The Dystopian Formula

I’ve been reading a lot of dystopian novels lately, and I think I have figured out the recipe! Check it out below, with examples from 7 different YA dystopian novels/series.

The Giver by Lois LowryMatched by Ally Condie

Start with an “ideal” society, usually formed after a rebellion that no one really remembers:

  • The Giver, Matched: everything is clean, happy, ordered, and mostly colorless
  • Divergent: everyone is divided into factions based on their ideals
  • Uglies: everyone is beautiful, therefore there is no fighting or self-esteem issues
  • Delirium: no one can be possessed by passionate love, which is what destroys happiness
  • Unwind: abortions are illegal, and it’s easy to rid yourself of those pesky rebellious teenagers
  • The Hunger Games: everyone in the Capitol is rich and happy now that the rebellions have been contained

Add in one milestone that occurs during the teen years:

  • The Giver: everyone is assigned their ideal job at age 12
  • Matched: everyone is assigned their ideal mate at age 17
  • Divergent: everyone given an aptitude test and allowed to choose their faction at age 16
  • Uglies: everyone gets plastic surgery to become a Pretty at age 16
  • Delirium: everyone gets surgery to remove the deliria part of your brain at age 18
  • Unwind: everyone between the ages of 13-18 can be “unwound”
  • The Hunger Games: everyone in the Districts between the ages of 12-18 must be put into lottery for the Hunger Games

Sprinkle in some weird rules or customs that no one thinks to question:

  • The Giver: you are given pills to eradicate sexual feelings
  • Matched: you carry three pills with you at all times; one is an anti-anxiety med and the other wipes your memory / no one knows how to write, even though they can read, type, and learn how to draw or paint as children
  • Divergent: there is technology to create serums that give the receiver lifelike simulations which others are able to watch, and yet no one has a computer, phone, or other means of communicating
  • Uglies: children are not raised with parents, and meat is grown on genetic farms
  • Delirium: the government shows them videos of people dying for love as a scare tactic
  • Unwind: you can’t have an abortion but you can abandon your unwanted child, or later basically kill them
  • The Hunger Games: there is technology like giant screens to broadcast the Games, but no one in District 12 has access to a computer

Supplement with a generous helping of invented vocabulary:

  • The Giver: giver, receiver, carer, releasing (killing), sameness
  • Matched: aberration, anomaly (someone genetically “different”)
  • Divergent: dauntless, erudite, candor, abnegation, amity
  • Uglies: littles, uglies, pretties, crumblies, specials, rusties, and lots of slang: bubbly, icy, bogus
  • Delirium: amor deliria nervosa, Invalid (uncured person), Book of Shhh
  • Unwind: unwinding, tithing (giving your 10th child to be unwound), harvest camp, storking, retroactive abortion, clappers (suicide bombers), umber (dark-skinned), sienna (light-skinned)
  • The Hunger Games: tessera (entries into the lottery), tribute (those chosen from the lottery), nightlock, jabberjay, mockingjay, muttation, tracker jacker

Stir a new person who opens the main character’s eyes to the flaws of society:

  • The Giver: The Giver, who transfers his memories of the society’s past into Jonas
  • Matched: Ky, an aberration, who makes Cassia aware that she is not allowed to choose anything
  • Divergent: Four, who teaches Tris about fighting and about being a Divergent
  • Uglies: Shay, who doesn’t want the operation, & David, who lives outside of society and is happy being an Ugly
  • Delirium: Alex, who Lena falls in love with just before her surgery
  • Unwind: Connor, Risa, and Lev meet each other and their different situations and upbringings lead them to a great understanding of what unwinding is
  • The Hunger Games: Peeta?  Haymitch?  Not sure who fits the bill here.

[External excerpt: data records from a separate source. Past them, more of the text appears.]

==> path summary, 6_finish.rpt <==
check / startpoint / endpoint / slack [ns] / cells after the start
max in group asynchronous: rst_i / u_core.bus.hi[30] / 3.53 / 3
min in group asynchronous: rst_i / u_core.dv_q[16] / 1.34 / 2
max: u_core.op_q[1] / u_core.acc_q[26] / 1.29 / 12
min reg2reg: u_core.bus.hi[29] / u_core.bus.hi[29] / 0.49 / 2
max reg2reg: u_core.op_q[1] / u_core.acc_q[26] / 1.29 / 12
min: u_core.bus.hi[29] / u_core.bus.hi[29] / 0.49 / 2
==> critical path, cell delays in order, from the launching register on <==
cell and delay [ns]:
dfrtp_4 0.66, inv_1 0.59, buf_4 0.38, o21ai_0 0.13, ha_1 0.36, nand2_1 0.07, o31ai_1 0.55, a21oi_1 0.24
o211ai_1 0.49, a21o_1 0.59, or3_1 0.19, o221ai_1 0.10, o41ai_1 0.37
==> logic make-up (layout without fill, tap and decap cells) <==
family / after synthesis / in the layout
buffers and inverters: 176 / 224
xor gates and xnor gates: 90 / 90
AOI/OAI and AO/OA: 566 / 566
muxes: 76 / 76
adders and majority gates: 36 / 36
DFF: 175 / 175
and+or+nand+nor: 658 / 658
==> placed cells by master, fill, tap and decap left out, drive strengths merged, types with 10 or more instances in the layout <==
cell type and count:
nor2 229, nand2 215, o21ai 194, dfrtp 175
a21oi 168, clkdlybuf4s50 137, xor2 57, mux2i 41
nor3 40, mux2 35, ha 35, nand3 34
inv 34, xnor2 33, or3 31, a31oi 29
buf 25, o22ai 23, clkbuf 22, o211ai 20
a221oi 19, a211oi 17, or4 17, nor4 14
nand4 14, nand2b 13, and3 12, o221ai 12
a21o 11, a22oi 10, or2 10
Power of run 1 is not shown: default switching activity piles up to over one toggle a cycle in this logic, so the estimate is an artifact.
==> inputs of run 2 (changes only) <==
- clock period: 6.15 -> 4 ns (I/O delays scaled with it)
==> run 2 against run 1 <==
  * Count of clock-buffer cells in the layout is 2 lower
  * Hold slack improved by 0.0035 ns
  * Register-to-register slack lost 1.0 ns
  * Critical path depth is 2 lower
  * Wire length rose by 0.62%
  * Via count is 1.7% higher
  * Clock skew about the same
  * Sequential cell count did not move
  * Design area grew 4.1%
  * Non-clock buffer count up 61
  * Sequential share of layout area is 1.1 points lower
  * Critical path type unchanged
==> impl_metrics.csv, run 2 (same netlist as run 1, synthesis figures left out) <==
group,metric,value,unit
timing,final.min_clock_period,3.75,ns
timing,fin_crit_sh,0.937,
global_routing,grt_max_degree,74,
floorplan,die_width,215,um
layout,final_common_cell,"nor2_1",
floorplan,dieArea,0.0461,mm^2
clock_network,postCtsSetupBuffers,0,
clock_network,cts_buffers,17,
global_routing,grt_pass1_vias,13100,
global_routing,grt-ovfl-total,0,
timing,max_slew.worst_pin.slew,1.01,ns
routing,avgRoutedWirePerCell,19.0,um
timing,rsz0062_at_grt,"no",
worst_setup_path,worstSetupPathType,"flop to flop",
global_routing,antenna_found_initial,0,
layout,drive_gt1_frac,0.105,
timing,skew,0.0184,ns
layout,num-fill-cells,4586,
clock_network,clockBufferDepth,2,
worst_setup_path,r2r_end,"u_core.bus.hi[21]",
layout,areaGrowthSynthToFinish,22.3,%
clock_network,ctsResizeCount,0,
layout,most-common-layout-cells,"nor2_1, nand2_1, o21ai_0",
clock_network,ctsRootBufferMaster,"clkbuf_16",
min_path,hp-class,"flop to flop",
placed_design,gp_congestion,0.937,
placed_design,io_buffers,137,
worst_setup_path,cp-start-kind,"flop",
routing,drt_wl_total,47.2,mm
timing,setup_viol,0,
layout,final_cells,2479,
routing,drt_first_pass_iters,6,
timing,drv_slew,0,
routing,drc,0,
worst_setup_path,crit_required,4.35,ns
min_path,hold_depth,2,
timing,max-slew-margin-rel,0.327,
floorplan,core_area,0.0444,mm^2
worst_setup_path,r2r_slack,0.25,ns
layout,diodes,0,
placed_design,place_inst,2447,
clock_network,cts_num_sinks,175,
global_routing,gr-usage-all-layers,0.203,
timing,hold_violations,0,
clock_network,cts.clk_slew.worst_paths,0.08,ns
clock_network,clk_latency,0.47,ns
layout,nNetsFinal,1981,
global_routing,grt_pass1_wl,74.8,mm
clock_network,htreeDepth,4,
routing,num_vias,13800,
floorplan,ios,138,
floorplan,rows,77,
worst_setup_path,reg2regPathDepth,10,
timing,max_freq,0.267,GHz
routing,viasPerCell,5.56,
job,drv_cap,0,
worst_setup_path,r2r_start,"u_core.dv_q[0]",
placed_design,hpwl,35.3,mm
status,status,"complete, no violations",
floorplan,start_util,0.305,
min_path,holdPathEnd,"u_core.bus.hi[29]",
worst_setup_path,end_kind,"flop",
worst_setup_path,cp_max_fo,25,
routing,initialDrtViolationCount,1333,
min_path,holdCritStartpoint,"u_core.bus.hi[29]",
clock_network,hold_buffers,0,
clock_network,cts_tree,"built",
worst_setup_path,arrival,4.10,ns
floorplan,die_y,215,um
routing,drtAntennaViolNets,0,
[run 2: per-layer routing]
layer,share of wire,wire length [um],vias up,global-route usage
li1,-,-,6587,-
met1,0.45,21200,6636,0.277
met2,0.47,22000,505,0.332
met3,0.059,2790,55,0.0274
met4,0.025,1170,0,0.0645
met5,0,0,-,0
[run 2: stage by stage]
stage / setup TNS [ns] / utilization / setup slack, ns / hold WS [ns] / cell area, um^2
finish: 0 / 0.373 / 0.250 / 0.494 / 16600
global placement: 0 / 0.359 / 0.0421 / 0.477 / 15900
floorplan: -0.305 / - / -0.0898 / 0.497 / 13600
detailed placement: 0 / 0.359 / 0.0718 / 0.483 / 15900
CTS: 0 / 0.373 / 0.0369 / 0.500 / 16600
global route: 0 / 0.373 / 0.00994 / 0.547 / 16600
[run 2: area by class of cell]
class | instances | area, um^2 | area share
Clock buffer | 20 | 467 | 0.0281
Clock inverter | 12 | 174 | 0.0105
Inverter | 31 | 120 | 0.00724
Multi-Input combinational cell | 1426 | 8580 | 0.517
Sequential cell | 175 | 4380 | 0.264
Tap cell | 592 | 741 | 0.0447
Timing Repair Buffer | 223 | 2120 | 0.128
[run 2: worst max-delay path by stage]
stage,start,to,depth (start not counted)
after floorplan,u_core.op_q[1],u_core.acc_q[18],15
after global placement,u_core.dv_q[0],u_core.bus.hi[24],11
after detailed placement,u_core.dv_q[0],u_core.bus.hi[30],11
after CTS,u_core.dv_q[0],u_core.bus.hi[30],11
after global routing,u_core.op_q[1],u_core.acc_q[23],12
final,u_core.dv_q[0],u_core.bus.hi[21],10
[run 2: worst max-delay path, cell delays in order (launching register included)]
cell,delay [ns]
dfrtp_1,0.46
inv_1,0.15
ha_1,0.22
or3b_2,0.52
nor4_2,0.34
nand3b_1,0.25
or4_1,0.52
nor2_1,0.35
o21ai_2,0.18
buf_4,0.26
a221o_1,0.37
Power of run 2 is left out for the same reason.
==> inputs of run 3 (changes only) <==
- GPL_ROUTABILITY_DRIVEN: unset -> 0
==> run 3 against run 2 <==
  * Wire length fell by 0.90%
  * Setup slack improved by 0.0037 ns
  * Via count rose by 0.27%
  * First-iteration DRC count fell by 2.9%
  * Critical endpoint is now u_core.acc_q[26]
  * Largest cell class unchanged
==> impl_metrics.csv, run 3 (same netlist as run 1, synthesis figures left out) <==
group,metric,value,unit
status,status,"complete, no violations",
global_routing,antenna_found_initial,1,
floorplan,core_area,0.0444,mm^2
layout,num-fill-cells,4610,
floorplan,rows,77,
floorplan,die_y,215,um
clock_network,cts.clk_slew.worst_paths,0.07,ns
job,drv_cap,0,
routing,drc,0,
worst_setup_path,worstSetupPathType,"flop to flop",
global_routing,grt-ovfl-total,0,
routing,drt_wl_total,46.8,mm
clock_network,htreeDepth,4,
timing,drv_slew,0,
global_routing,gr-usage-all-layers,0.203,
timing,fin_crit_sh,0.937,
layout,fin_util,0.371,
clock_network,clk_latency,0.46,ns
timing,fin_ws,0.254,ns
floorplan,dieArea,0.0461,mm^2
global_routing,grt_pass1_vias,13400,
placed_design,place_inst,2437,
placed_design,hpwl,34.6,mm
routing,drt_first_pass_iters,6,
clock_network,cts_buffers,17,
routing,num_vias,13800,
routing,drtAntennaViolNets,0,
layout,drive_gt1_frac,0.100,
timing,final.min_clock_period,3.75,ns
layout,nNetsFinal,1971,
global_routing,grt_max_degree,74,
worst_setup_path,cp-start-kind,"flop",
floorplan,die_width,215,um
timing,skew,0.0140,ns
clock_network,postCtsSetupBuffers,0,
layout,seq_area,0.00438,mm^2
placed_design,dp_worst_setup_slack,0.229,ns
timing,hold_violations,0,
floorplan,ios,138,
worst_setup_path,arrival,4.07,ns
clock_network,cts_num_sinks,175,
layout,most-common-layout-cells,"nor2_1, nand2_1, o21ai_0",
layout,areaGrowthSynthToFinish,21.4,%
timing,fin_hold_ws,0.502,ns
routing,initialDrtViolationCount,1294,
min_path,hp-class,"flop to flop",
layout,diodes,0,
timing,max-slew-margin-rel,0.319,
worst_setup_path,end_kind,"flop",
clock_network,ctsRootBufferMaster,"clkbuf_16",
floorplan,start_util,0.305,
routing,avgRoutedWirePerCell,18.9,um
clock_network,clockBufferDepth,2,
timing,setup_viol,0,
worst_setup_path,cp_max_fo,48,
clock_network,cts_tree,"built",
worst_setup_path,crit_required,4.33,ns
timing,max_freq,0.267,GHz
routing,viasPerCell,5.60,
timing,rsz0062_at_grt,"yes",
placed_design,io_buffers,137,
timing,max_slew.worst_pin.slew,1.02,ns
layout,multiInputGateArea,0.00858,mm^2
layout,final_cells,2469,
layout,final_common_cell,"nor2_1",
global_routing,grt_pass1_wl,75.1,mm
**src/rtl/mc_ctrl_pkg.sv**
```systemverilog
// mc_ctrl_pkg: state, opcode, funct, ALU and mux-select encodings
// plus the packed control bundle driven by mc_ctrl.
package mc_ctrl_pkg;

  typedef enum logic [3:0] {
    S_IF      = 4'h0,
    S_ID      = 4'h1,
    S_MEM_ADR = 4'h2,
    S_MEM_RD  = 4'h3,
    S_WB_LW   = 4'h4,
    S_MEM_WR  = 4'h5,
    S_EXE_R   = 4'h6,
    S_WB_R    = 4'h7,
    S_BEQ     = 4'h8,
    S_JMP     = 4'h9,
    S_EXE_I   = 4'hA,
    S_WB_I    = 4'hB
  } state_e;

  typedef enum logic [1:0] {
    AC_ADD,
    AC_SUB,
    AC_FUNCT,
    AC_IMM
  } alu_cls_e;

  localparam logic [5:0] OP_RTYPE = 6'b000000;
  localparam logic [5:0] OP_LW    = 6'b100011;
  localparam logic [5:0] OP_SW    = 6'b101011;
  localparam logic [5:0] OP_BEQ   = 6'b000100;
  localparam logic [5:0] OP_J     = 6'b000010;
  localparam logic [5:0] OP_ADDI  = 6'b001000;
  localparam logic [5:0] OP_ANDI  = 6'b001100;
  localparam logic [5:0] OP_ORI   = 6'b001101;
  localparam logic [5:0] OP_SLTI  = 6'b001010;

  localparam logic [5:0] FN_ADD = 6'b100000;
  localparam logic [5:0] FN_SUB = 6'b100010;
  localparam logic [5:0] FN_AND = 6'b100100;
  localparam logic [5:0] FN_OR  = 6'b100101;
  localparam logic [5:0] FN_SLT = 6'b101010;
  localparam logic [5:0] FN_NOR = 6'b100111;

  localparam logic [2:0] ALU_ADD = 3'b010;
  localparam logic [2:0] ALU_SUB = 3'b110;
  localparam logic [2:0] ALU_AND = 3'b000;
  localparam logic [2:0] ALU_OR  = 3'b001;
  localparam logic [2:0] ALU_SLT = 3'b111;
  localparam logic [2:0] ALU_NOR = 3'b100;

  localparam logic [1:0] SRCB_B    = 2'b00;
  localparam logic [1:0] SRCB_4    = 2'b01;
  localparam logic [1:0] SRCB_IMM  = 2'b10;
  localparam logic [1:0] SRCB_IMM2 = 2'b11;

  localparam logic [1:0] PCS_ALU    = 2'b00;
  localparam logic [1:0] PCS_ALUOUT = 2'b01;
  localparam logic [1:0] PCS_JUMP   = 2'b10;

  typedef struct packed {
    logic       pc_write;
    logic       branch;
    logic [1:0] pc_src;
    logic       iord;
    logic       mem_read;
    logic       mem_write;
    logic       ir_write;
    logic       reg_dst;
    logic       mem_to_reg;
    logic       reg_write;
    logic       src_a;
    logic [1:0] src_b;
    logic [2:0] alu;
    logic       done;
  } ctl_t;

endpackage

```
**src/rtl/mc_ctrl_if.sv**
```systemverilog
// mc_ctrl_if: instruction fields and memory ready in, datapath controls out.
// master = control unit, slave = datapath/memory side.
interface mc_ctrl_if;
  logic [5:0] Opcode;
  logic [5:0] Funct;
  logic       MemReady;
  logic       PCWrite;
  logic       Branch;
  logic [1:0] PCSource;
  logic       IorD;
  logic       MemRead;
  logic       MemWrite;
  logic       IRWrite;
  logic       RegDst;
  logic       MemtoReg;
  logic       RegWrite;
  logic       ALUSrcA;
  logic [1:0] ALUSrcB;
  logic [2:0] ALU_Control;
  logic       Inst_done;
  logic [3:0] State;

  modport master (
    input  Opcode, Funct, MemReady,
    output PCWrite, Branch, PCSource, IorD,
    output MemRead, MemWrite, IRWrite,
    output RegDst, MemtoReg, RegWrite,
    output ALUSrcA, ALUSrcB, ALU_Control,
    output Inst_done, State
  );

  modport slave (
    output Opcode, Funct, MemReady,
    input  PCWrite, Branch, PCSource, IorD,
    input  MemRead, MemWrite, IRWrite,
    input  RegDst, MemtoReg, RegWrite,
    input  ALUSrcA, ALUSrcB, ALU_Control,
    input  Inst_done, State
  );
endinterface

```
**src/rtl/mc_alu_dec.sv**
```systemverilog
// mc_alu_dec: cls_i/opcode_i/funct_i -> alu_ctl_o, funct_valid_o.
// funct_valid_o reflects funct_i alone; only EXE_R acts on it.
module mc_alu_dec
  import mc_ctrl_pkg::*;
(
  input  alu_cls_e   cls_i,
  input  logic [5:0] opcode_i,
  input  logic [5:0] funct_i,
  output logic [2:0] alu_ctl_o,
  output logic       funct_valid_o
);

  logic [2:0] fn_ctl;
  logic [2:0] im_ctl;

  always_comb begin
    fn_ctl        = ALU_ADD;
    funct_valid_o = 1'b1;
    case (funct_i)
      FN_ADD:  fn_ctl = ALU_ADD;
      FN_SUB:  fn_ctl = ALU_SUB;
      FN_AND:  fn_ctl = ALU_AND;
      FN_OR:   fn_ctl = ALU_OR;
      FN_SLT:  fn_ctl = ALU_SLT;
      FN_NOR:  fn_ctl = ALU_NOR;
      default: funct_valid_o = 1'b0;
    endcase
  end

  always_comb begin
    im_ctl = ALU_ADD;
    case (opcode_i)
      OP_ANDI: im_ctl = ALU_AND;
      OP_ORI:  im_ctl = ALU_OR;
      OP_SLTI: im_ctl = ALU_SLT;
      default: im_ctl = ALU_ADD;
    endcase
  end

  always_comb begin
    alu_ctl_o = ALU_ADD;
    case (cls_i)
      AC_SUB:   alu_ctl_o = ALU_SUB;
      AC_FUNCT: alu_ctl_o = fn_ctl;
      AC_IMM:   alu_ctl_o = im_ctl;
      default:  alu_ctl_o = ALU_ADD;
    endcase
  end

endmodule

```
**src/rtl/mc_ctrl.sv**
```systemverilog
// mc_ctrl: multi-cycle MIPS Moore control FSM. clk, rst (async high);
// bus (mc_ctrl_if.master). Optional macro: MC_CTRL_MEM_WAIT_EN.
module mc_ctrl
  import mc_ctrl_pkg::*;
(
  input  logic        clk,
  input  logic        rst,
  mc_ctrl_if.master   bus
);

  state_e     state_q, state_d;
  alu_cls_e   cls;
  ctl_t       ctl, ctl_o;
  logic [2:0] alu_ctl;
  logic       funct_ok;
  logic       rdy;

`ifdef MC_CTRL_MEM_WAIT_EN
  assign rdy = bus.MemReady;
`else
  logic unused_ready;
  assign unused_ready = bus.MemReady;
  assign rdy = 1'b1;
`endif

  always_ff @(posedge clk or posedge rst) begin
    if (rst) state_q <= S_IF;
    else     state_q <= state_d;
  end

  // ALU class depends on state only, keeping the decoder
  // outside the next-state block.
  always_comb begin
    cls = AC_ADD;
    case (state_q)
      S_EXE_R: cls = AC_FUNCT;
      S_EXE_I: cls = AC_IMM;
      S_BEQ:   cls = AC_SUB;
      default: cls = AC_ADD;
    endcase
  end

  mc_alu_dec u_alu_dec (
    .cls_i         (cls),
    .opcode_i      (bus.Opcode),
    .funct_i       (bus.Funct),
    .alu_ctl_o     (alu_ctl),
    .funct_valid_o (funct_ok)
  );

  always_comb begin
    ctl     = '0;
    ctl.alu = alu_ctl;
    state_d = state_q;
    case (state_q)
      S_IF: begin
        ctl.mem_read = 1'b1;
        ctl.ir_write = rdy;
        ctl.pc_write = rdy;
        ctl.src_b    = SRCB_4;
        ctl.pc_src   = PCS_ALU;
        state_d      = rdy ? S_ID : S_IF;
      end
      S_ID: begin
        ctl.src_b = SRCB_IMM2;
        case (bus.Opcode)
          OP_RTYPE: state_d = S_EXE_R;
          OP_LW,
          OP_SW:    state_d = S_MEM_ADR;
          OP_BEQ:   state_d = S_BEQ;
          OP_J:     state_d = S_JMP;
          OP_ADDI,
          OP_ANDI,
          OP_ORI,
          OP_SLTI:  state_d = S_EXE_I;
          default: begin
            state_d  = S_IF;
            ctl.done = 1'b1;
          end
        endcase
      end
      S_MEM_ADR: begin
        ctl.src_a = 1'b1;
        ctl.src_b = SRCB_IMM;
        // Opcode is held stable from IF until the next IF
        state_d   = (bus.Opcode == OP_SW) ? S_MEM_WR : S_MEM_RD;
      end
      S_MEM_RD: begin
        ctl.mem_read = 1'b1;
        ctl.iord     = 1'b1;
        state_d      = rdy ? S_WB_LW : S_MEM_RD;
      end
      S_WB_LW: begin
        ctl.reg_write  = 1'b1;
        ctl.mem_to_reg = 1'b1;
        ctl.done       = 1'b1;
        state_d        = S_IF;
      end
      S_MEM_WR: begin
        ctl.mem_write = 1'b1;
        ctl.iord      = 1'b1;
        ctl.done      = rdy;
        state_d       = rdy ? S_IF : S_MEM_WR;
      end
      S_EXE_R: begin
        ctl.src_a = 1'b1;
        ctl.src_b = SRCB_B;
        if (funct_ok) begin
          state_d = S_WB_R;
        end else begin
          state_d  = S_IF;
          ctl.done = 1'b1;
        end
      end
      S_WB_R: begin
        ctl.reg_write = 1'b1;
        ctl.reg_dst   = 1'b1;
        ctl.done      = 1'b1;
        state_d       = S_IF;
      end
      S_EXE_I: begin
        ctl.src_a = 1'b1;
        ctl.src_b = SRCB_IMM;
        state_d   = S_WB_I;
      end
      S_WB_I: begin
        ctl.reg_write = 1'b1;
        ctl.done      = 1'b1;
        state_d       = S_IF;
      end
      S_BEQ: begin
        ctl.src_a  = 1'b1;
        ctl.src_b  = SRCB_B;
        ctl.branch = 1'b1;
        ctl.pc_src = PCS_ALUOUT;
        ctl.done   = 1'b1;
        state_d    = S_IF;
      end
      S_JMP: begin
        ctl.pc_write = 1'b1;
        ctl.pc_src   = PCS_JUMP;
        ctl.done     = 1'b1;
        state_d      = S_IF;
      end
      default: state_d = S_IF;
    endcase
  end

  // Hold every strobe low while reset is asserted.
  assign ctl_o = rst ? '0 : ctl;

  assign bus.PCWrite     = ctl_o.pc_write;
  assign bus.Branch      = ctl_o.branch;
  assign bus.PCSource    = ctl_o.pc_src;
  assign bus.IorD        = ctl_o.iord;
  assign bus.MemRead     = ctl_o.mem_read;
  assign bus.MemWrite    = ctl_o.mem_write;
  assign bus.IRWrite     = ctl_o.ir_write;
  assign bus.RegDst      = ctl_o.reg_dst;
  assign bus.MemtoReg    = ctl_o.mem_to_reg;
  assign bus.RegWrite    = ctl_o.reg_write;
  assign bus.ALUSrcA     = ctl_o.src_a;
  assign bus.ALUSrcB     = ctl_o.src_b;
  assign bus.ALU_Control = ctl_o.alu;
  assign bus.Inst_done   = ctl_o.done;
  assign bus.State       = state_q;

endmodule

```
**src/flat_wrapper.sv**
```systemverilog
// flat-port wrapper written by rule: the top's interface ports become plain ports
module mc_ctrl_flat import mc_ctrl_pkg::*;
  (clk, rst, bus_Opcode, bus_Funct, bus_MemReady, bus_PCWrite, bus_Branch, bus_PCSource, bus_IorD, bus_MemRead, bus_MemWrite, bus_IRWrite, bus_RegDst, bus_MemtoReg, bus_RegWrite, bus_ALUSrcA, bus_ALUSrcB, bus_ALU_Control, bus_Inst_done, bus_State);
  mc_ctrl_if bus_i ();
  input  logic clk;
  input  logic rst;
  input wire logic [$bits(bus_i.Opcode)-1:0] bus_Opcode;
  input wire logic [$bits(bus_i.Funct)-1:0] bus_Funct;
  input wire logic [$bits(bus_i.MemReady)-1:0] bus_MemReady;
  output wire logic [$bits(bus_i.PCWrite)-1:0] bus_PCWrite;
  output wire logic [$bits(bus_i.Branch)-1:0] bus_Branch;
  output wire logic [$bits(bus_i.PCSource)-1:0] bus_PCSource;
  output wire logic [$bits(bus_i.IorD)-1:0] bus_IorD;
  output wire logic [$bits(bus_i.MemRead)-1:0] bus_MemRead;
  output wire logic [$bits(bus_i.MemWrite)-1:0] bus_MemWrite;
  output wire logic [$bits(bus_i.IRWrite)-1:0] bus_IRWrite;
  output wire logic [$bits(bus_i.RegDst)-1:0] bus_RegDst;
  output wire logic [$bits(bus_i.MemtoReg)-1:0] bus_MemtoReg;
  output wire logic [$bits(bus_i.RegWrite)-1:0] bus_RegWrite;
  output wire logic [$bits(bus_i.ALUSrcA)-1:0] bus_ALUSrcA;
  output wire logic [$bits(bus_i.ALUSrcB)-1:0] bus_ALUSrcB;
  output wire logic [$bits(bus_i.ALU_Control)-1:0] bus_ALU_Control;
  output wire logic [$bits(bus_i.Inst_done)-1:0] bus_Inst_done;
  output wire logic [$bits(bus_i.State)-1:0] bus_State;
  assign bus_i.Opcode = bus_Opcode;
  assign bus_i.Funct = bus_Funct;
  assign bus_i.MemReady = bus_MemReady;
  assign bus_PCWrite = bus_i.PCWrite;
  assign bus_Branch = bus_i.Branch;
  assign bus_PCSource = bus_i.PCSource;
  assign bus_IorD = bus_i.IorD;
  assign bus_MemRead = bus_i.MemRead;
  assign bus_MemWrite = bus_i.MemWrite;
  assign bus_IRWrite = bus_i.IRWrite;
  assign bus_RegDst = bus_i.RegDst;
  assign bus_MemtoReg = bus_i.MemtoReg;
  assign bus_RegWrite = bus_i.RegWrite;
  assign bus_ALUSrcA = bus_i.ALUSrcA;
  assign bus_ALUSrcB = bus_i.ALUSrcB;
  assign bus_ALU_Control = bus_i.ALU_Control;
  assign bus_Inst_done = bus_i.Inst_done;
  assign bus_State = bus_i.State;
  mc_ctrl u_core (.clk(clk), .rst(rst), .bus(bus_i));
endmodule
```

And the flaws are (spoilers):

  • The Giver: no one understands emotion, death, or pain
  • Matched: the government controls everything
  • Divergent: factions create friction (duh!)
  • Uglies & Delirium: the government makes citizens easy controllable with brain surgery
  • Unwind: unwinding is really like murder
  • The Hunger Games: the government is totalitarian and forces children to kill each other

I am hoping to make regular posts where I try to figure out “formulas” for various genres of novels or movies… suggestions welcome!

3 thoughts on “The Dystopian Formula

  1. Alison D. says:

    Ahhh, this is so good. I really like the way you’ve distilled this genre into the formula, in a way that shows the large similarities and small differences between these books.

  2. Jess says:

    Wow. You are insightful in your reading. I have read most of these and although i may have noticed parallels, I wouldn’t have believed the extent of those parallels! Thanks.